| Records supplied |
# # # # #

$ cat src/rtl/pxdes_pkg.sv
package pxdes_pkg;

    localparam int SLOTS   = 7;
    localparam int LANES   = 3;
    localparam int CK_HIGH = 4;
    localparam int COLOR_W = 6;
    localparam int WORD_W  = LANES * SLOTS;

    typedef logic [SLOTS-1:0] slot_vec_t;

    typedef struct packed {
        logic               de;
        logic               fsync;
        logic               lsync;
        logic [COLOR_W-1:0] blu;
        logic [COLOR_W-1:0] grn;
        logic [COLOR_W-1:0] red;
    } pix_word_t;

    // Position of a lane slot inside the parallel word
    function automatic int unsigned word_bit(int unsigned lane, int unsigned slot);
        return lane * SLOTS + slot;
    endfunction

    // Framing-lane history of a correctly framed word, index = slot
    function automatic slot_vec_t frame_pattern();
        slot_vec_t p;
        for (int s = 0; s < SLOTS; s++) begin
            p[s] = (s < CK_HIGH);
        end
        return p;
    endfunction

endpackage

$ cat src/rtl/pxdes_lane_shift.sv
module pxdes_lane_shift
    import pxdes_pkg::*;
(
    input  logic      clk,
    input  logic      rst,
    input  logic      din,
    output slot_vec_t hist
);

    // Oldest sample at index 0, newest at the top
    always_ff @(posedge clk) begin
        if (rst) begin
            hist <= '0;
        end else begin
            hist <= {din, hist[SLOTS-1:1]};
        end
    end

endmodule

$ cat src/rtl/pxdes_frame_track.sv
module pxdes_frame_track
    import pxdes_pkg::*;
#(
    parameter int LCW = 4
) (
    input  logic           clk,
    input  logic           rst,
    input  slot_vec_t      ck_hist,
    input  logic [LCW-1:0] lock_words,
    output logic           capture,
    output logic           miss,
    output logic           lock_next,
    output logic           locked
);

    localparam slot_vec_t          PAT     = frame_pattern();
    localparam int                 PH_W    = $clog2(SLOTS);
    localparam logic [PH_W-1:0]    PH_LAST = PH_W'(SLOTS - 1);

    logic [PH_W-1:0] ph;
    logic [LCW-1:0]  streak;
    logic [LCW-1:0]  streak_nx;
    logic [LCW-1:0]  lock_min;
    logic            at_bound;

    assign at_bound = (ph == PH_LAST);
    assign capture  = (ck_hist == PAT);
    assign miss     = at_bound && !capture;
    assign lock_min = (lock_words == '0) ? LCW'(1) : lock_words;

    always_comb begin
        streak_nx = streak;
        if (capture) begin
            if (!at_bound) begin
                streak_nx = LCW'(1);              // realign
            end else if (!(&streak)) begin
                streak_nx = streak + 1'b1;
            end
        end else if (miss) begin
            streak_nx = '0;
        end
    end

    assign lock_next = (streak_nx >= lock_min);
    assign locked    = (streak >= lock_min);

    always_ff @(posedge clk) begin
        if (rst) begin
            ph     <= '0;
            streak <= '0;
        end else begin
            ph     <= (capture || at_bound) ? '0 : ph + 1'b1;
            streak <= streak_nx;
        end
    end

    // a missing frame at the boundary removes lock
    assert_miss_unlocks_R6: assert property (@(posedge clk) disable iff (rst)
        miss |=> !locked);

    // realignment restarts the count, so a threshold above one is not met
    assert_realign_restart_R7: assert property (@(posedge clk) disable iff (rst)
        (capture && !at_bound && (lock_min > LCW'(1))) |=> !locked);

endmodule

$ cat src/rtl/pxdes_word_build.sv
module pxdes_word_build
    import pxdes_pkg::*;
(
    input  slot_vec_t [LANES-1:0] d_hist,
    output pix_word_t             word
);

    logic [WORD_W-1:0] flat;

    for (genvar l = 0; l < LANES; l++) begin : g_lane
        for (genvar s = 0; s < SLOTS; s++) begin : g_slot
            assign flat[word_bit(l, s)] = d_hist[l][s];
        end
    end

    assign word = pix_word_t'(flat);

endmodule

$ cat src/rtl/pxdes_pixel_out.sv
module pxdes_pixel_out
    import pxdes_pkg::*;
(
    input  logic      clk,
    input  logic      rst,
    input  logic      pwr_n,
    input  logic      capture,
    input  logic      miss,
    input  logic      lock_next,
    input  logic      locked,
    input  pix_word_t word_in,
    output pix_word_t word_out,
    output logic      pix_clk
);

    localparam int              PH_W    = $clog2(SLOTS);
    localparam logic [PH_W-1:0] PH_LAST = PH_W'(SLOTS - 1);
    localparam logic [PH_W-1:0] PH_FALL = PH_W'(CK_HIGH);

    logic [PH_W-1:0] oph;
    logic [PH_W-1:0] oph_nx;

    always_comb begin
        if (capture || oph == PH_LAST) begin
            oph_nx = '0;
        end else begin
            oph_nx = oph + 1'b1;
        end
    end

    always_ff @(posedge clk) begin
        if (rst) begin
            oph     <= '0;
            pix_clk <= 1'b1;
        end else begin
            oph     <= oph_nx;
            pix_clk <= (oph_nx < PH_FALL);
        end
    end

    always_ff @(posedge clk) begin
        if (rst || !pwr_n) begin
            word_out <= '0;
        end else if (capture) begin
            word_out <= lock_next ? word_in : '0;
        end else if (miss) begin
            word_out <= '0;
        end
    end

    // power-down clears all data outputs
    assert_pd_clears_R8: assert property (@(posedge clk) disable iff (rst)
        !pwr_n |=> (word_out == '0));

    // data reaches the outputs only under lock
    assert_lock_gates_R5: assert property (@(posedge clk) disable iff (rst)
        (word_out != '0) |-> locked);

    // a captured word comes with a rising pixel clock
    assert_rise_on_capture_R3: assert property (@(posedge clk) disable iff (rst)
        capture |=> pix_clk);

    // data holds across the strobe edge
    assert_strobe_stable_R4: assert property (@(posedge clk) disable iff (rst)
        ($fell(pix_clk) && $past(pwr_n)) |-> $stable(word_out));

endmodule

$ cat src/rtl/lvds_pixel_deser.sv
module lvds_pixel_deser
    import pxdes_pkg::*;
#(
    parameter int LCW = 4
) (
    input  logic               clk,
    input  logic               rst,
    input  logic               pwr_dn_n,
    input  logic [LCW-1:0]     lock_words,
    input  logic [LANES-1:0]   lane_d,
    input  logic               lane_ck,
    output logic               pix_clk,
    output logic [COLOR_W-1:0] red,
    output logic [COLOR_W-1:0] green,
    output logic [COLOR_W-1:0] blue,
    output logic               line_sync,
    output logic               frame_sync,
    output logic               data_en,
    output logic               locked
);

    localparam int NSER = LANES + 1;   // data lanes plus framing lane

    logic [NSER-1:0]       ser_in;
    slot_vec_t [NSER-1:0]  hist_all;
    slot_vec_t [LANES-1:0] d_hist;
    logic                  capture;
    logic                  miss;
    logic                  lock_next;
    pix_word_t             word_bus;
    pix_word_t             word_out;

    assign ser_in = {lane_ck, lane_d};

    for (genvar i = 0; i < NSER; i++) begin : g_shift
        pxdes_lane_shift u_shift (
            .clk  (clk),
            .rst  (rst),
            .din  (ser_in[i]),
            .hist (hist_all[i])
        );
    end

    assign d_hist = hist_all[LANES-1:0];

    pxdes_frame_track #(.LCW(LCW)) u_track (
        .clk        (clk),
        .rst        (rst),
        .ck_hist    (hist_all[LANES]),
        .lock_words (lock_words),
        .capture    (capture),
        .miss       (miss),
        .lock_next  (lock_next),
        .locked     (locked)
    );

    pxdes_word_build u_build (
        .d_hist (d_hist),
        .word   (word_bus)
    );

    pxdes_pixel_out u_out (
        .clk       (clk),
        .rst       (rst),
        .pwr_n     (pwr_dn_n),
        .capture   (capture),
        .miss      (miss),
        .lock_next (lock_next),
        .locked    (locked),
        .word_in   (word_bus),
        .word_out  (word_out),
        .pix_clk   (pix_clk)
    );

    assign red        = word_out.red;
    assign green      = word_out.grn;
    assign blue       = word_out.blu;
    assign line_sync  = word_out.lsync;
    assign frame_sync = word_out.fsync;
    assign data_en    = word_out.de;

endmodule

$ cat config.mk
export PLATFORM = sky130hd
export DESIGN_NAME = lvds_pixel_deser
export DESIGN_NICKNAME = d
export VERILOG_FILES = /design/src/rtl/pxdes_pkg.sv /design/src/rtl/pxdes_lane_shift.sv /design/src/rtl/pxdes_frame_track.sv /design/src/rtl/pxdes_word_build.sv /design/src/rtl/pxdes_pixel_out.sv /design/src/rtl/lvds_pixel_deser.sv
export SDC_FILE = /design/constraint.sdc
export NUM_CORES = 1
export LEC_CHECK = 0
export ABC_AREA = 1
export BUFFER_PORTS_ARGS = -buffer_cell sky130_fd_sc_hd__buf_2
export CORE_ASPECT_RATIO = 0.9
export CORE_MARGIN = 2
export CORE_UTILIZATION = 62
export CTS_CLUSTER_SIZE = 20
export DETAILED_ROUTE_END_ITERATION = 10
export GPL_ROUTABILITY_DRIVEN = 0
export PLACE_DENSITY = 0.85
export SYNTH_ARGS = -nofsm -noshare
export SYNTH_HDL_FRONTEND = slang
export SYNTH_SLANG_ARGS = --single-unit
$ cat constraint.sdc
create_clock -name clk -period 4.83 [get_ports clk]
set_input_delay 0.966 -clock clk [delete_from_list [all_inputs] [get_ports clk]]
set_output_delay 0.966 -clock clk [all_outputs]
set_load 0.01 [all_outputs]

# # # # #

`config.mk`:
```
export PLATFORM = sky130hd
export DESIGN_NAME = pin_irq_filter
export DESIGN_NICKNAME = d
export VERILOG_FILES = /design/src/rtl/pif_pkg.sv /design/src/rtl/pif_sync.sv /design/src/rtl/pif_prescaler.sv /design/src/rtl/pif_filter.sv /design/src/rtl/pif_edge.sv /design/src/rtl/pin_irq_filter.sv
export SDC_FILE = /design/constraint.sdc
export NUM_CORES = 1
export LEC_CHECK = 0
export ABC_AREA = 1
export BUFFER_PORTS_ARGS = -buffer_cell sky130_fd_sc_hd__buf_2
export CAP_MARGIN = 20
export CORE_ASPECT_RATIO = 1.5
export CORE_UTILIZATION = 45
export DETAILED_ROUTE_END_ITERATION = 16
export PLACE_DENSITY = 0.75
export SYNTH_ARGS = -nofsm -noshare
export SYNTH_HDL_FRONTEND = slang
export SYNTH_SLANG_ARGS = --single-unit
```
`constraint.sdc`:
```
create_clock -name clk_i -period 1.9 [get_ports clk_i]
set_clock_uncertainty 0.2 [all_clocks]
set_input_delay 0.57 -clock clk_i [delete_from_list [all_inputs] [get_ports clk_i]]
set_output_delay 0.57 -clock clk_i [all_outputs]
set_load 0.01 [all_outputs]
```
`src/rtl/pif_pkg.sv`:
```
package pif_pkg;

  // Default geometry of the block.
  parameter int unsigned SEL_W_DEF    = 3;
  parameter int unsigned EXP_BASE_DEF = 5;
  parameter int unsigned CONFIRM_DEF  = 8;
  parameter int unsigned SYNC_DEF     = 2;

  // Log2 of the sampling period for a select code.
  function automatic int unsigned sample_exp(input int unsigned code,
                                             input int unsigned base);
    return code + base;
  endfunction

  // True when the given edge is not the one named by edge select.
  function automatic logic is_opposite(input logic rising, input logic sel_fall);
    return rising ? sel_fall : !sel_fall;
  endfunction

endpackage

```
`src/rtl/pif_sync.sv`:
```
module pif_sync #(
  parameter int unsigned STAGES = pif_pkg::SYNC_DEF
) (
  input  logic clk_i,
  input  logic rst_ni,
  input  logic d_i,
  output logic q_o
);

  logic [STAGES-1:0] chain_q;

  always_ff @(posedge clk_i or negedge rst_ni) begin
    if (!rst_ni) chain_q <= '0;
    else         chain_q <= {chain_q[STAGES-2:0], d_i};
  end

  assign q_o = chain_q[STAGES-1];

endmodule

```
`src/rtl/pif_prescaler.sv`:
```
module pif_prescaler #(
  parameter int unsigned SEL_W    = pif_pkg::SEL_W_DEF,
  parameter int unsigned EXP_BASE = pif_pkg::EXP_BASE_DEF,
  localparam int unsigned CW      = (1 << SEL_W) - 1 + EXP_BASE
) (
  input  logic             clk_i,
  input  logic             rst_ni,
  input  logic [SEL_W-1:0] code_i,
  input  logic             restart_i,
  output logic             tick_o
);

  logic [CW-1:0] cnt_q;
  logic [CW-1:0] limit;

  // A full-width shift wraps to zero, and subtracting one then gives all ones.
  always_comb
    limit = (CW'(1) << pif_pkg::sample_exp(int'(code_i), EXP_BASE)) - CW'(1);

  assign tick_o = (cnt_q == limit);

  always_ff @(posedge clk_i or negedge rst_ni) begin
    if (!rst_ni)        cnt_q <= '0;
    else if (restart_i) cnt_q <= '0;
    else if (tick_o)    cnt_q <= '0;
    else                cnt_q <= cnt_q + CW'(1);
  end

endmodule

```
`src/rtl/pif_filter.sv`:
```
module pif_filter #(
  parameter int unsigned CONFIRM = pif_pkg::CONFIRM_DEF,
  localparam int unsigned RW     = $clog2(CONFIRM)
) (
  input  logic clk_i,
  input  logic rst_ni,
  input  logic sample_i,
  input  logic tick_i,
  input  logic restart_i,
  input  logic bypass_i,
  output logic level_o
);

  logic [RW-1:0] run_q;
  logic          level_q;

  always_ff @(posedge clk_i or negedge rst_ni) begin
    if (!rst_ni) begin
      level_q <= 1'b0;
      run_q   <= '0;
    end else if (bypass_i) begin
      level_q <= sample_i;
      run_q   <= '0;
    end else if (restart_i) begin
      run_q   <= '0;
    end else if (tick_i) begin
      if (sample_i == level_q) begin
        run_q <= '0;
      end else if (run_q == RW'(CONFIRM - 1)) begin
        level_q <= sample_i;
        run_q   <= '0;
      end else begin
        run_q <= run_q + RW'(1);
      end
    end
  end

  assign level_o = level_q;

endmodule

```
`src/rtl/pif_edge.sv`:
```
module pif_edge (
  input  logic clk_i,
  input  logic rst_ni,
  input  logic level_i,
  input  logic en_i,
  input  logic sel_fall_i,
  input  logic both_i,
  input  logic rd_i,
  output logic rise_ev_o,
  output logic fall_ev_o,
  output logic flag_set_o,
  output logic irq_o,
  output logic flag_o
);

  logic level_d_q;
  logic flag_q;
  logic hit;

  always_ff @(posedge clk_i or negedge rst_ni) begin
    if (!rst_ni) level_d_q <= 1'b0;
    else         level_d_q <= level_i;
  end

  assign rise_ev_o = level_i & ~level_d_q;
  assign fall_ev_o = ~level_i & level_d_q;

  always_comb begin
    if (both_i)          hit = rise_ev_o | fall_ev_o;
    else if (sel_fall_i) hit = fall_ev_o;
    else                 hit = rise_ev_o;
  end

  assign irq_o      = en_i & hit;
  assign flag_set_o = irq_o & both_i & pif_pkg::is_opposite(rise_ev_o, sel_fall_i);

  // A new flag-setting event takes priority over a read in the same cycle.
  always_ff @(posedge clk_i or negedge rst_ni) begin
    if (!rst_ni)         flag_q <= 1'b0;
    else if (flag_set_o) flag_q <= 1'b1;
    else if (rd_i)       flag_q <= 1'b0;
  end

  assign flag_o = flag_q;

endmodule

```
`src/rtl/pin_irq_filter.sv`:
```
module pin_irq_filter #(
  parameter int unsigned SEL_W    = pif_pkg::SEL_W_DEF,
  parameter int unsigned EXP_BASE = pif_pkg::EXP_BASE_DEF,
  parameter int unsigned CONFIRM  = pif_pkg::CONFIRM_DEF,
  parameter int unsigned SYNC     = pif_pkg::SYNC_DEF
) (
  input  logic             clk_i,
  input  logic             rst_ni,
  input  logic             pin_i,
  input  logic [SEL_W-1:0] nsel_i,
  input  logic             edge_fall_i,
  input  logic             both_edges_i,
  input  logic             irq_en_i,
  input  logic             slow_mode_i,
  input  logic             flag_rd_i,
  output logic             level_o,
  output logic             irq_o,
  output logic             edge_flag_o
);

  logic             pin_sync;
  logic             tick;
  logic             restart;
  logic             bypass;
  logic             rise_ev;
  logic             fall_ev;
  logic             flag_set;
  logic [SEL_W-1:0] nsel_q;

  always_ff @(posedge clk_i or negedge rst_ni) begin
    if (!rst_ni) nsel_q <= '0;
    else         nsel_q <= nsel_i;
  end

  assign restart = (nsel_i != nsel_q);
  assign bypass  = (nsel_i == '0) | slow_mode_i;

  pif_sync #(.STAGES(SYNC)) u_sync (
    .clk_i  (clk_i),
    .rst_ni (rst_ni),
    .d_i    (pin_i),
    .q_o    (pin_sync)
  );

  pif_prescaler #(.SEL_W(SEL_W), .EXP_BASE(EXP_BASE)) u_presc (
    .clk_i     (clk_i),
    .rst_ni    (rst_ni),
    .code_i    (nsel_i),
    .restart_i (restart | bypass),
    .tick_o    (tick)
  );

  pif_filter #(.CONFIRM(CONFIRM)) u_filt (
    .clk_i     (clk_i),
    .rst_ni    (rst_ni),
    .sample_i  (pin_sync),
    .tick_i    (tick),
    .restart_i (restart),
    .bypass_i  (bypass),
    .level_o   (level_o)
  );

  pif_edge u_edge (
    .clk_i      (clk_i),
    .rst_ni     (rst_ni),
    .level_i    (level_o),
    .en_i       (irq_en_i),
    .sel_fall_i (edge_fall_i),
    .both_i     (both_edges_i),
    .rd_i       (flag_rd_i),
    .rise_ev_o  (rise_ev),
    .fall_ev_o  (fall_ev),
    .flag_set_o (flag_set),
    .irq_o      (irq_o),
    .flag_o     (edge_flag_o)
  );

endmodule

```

# # # # #

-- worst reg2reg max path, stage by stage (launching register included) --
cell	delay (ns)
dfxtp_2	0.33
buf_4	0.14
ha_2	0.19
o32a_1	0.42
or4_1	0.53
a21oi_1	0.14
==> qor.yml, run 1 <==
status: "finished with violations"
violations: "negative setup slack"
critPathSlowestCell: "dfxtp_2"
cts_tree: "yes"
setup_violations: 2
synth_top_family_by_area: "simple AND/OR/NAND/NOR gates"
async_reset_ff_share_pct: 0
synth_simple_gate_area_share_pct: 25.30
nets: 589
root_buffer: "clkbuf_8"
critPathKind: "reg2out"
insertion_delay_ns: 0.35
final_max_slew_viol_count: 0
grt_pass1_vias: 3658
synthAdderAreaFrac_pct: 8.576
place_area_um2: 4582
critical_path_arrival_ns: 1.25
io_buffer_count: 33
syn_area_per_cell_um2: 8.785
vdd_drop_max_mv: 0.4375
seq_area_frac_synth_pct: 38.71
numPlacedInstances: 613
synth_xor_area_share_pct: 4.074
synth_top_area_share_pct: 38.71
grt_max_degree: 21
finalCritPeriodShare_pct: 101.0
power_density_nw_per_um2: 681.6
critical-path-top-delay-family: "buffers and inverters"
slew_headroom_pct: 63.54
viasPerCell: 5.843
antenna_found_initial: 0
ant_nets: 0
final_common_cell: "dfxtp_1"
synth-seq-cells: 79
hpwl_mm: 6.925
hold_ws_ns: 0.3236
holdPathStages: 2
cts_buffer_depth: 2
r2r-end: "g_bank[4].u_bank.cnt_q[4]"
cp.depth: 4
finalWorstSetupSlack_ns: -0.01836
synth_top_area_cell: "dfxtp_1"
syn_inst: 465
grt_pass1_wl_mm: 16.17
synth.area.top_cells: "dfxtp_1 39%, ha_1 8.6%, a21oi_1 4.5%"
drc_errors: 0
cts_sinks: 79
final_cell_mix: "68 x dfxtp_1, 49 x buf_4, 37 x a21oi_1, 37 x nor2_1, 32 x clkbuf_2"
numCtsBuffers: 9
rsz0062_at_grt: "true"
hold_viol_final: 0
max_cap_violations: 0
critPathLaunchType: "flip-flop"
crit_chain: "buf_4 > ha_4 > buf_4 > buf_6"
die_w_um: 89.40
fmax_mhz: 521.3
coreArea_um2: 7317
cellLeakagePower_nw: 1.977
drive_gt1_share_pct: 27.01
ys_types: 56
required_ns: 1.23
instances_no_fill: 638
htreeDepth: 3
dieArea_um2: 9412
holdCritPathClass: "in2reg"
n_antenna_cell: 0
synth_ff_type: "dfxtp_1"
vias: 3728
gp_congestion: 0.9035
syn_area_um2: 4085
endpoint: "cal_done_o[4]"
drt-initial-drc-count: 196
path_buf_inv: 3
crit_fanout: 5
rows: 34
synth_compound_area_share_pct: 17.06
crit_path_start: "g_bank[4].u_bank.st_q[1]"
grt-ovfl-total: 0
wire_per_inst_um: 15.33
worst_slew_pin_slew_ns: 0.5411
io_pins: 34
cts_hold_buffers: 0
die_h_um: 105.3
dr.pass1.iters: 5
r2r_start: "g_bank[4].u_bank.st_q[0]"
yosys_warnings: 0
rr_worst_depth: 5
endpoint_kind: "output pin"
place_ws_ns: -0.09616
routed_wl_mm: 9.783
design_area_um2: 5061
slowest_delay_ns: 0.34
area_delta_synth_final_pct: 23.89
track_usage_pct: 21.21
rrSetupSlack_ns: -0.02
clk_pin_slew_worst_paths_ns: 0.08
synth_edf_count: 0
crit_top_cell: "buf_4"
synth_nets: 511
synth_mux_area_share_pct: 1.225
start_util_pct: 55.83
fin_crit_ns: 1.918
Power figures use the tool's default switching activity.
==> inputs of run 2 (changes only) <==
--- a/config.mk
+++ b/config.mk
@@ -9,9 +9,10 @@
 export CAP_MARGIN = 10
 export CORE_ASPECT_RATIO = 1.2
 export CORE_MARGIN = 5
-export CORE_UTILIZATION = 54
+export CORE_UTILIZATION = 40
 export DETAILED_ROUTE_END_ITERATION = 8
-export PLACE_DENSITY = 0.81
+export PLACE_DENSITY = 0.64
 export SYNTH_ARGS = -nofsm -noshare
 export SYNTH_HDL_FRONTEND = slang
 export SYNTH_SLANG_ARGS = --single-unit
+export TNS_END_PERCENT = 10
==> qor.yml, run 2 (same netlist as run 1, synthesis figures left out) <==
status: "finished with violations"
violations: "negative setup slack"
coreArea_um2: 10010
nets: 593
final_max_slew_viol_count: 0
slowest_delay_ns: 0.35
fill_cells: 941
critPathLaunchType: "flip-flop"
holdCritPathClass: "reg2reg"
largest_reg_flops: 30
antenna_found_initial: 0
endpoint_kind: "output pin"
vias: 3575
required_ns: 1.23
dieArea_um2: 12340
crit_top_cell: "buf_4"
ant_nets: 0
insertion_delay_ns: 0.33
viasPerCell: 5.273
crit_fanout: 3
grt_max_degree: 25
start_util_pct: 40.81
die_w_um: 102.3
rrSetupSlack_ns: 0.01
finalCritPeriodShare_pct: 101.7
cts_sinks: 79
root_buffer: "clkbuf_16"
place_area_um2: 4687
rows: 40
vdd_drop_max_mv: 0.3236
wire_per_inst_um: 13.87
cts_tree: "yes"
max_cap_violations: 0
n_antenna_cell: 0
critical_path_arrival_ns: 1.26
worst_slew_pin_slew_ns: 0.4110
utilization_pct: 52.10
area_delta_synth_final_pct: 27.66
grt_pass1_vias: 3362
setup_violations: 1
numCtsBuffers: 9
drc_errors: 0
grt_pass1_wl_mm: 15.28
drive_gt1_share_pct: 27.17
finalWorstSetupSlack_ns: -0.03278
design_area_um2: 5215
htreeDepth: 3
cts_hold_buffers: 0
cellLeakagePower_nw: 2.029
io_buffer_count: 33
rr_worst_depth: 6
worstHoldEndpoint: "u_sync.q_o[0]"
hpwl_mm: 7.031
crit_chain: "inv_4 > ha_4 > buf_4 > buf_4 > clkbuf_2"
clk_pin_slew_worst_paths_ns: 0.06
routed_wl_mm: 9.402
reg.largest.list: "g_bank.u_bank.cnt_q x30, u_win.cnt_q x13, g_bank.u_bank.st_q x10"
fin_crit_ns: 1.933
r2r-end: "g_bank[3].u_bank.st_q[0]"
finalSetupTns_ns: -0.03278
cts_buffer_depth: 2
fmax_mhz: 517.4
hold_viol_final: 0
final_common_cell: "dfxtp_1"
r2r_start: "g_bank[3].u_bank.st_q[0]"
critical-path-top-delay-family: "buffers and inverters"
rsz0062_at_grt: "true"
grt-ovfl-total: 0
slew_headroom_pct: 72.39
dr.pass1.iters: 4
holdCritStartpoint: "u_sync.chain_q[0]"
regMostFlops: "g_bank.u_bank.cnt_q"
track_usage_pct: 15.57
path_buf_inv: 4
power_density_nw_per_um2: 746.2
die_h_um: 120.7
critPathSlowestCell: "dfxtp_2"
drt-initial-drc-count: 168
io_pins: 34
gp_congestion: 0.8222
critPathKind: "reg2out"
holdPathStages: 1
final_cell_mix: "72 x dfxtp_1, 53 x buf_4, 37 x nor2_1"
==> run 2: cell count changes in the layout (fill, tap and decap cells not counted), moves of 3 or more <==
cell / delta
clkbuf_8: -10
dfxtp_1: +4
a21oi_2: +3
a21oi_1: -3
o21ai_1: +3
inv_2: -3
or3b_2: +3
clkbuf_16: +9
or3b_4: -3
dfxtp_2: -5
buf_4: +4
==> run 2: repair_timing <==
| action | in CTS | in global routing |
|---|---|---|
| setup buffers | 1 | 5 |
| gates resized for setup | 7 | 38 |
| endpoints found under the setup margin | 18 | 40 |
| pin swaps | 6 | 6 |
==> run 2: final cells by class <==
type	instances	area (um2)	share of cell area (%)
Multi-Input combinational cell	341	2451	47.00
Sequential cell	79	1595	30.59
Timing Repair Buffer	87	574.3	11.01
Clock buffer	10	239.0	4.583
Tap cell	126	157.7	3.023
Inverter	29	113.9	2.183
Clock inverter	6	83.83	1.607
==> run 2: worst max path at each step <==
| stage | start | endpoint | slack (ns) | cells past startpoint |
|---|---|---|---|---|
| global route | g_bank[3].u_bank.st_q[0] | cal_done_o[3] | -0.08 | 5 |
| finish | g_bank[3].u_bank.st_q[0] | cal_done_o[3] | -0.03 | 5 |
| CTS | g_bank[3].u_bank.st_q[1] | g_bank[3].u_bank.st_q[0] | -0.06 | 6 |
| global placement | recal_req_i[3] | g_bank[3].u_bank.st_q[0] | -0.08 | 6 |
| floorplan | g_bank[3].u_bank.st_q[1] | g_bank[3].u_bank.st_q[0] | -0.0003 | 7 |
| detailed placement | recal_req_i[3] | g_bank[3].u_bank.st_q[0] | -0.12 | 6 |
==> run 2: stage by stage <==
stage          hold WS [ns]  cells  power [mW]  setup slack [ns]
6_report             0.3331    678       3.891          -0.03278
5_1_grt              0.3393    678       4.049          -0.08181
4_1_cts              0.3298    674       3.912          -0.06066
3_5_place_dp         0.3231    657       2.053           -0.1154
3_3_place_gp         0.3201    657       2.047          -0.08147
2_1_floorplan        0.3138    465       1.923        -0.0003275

# # # # #

| Exercise description |
Would you copy out exactly the lines above that start at the one containing "-- worst reg2reg" and end at the one containing "grt_max_degree: 21", inclusive?

| Answer area |
-- worst reg2reg max path, stage by stage (launching register included) --
cell	delay (ns)
dfxtp_2	0.33
buf_4	0.14
ha_2	0.19
o32a_1	0.42
or4_1	0.53
a21oi_1	0.14
==> qor.yml, run 1 <==
status: "finished with violations"
violations: "negative setup slack"
critPathSlowestCell: "dfxtp_2"
cts_tree: "yes"
setup_violations: 2
synth_top_family_by_area: "simple AND/OR/NAND/NOR gates"
async_reset_ff_share_pct: 0
synth_simple_gate_area_share_pct: 25.30
nets: 589
root_buffer: "clkbuf_8"
critPathKind: "reg2out"
insertion_delay_ns: 0.35
final_max_slew_viol_count: 0
grt_pass1_vias: 3658
synthAdderAreaFrac_pct: 8.576
place_area_um2: 4582
critical_path_arrival_ns: 1.25
io_buffer_count: 33
syn_area_per_cell_um2: 8.785
vdd_drop_max_mv: 0.4375
seq_area_frac_synth_pct: 38.71
numPlacedInstances: 613
synth_xor_area_share_pct: 4.074
synth_top_area_share_pct: 38.71
grt_max_degree: 21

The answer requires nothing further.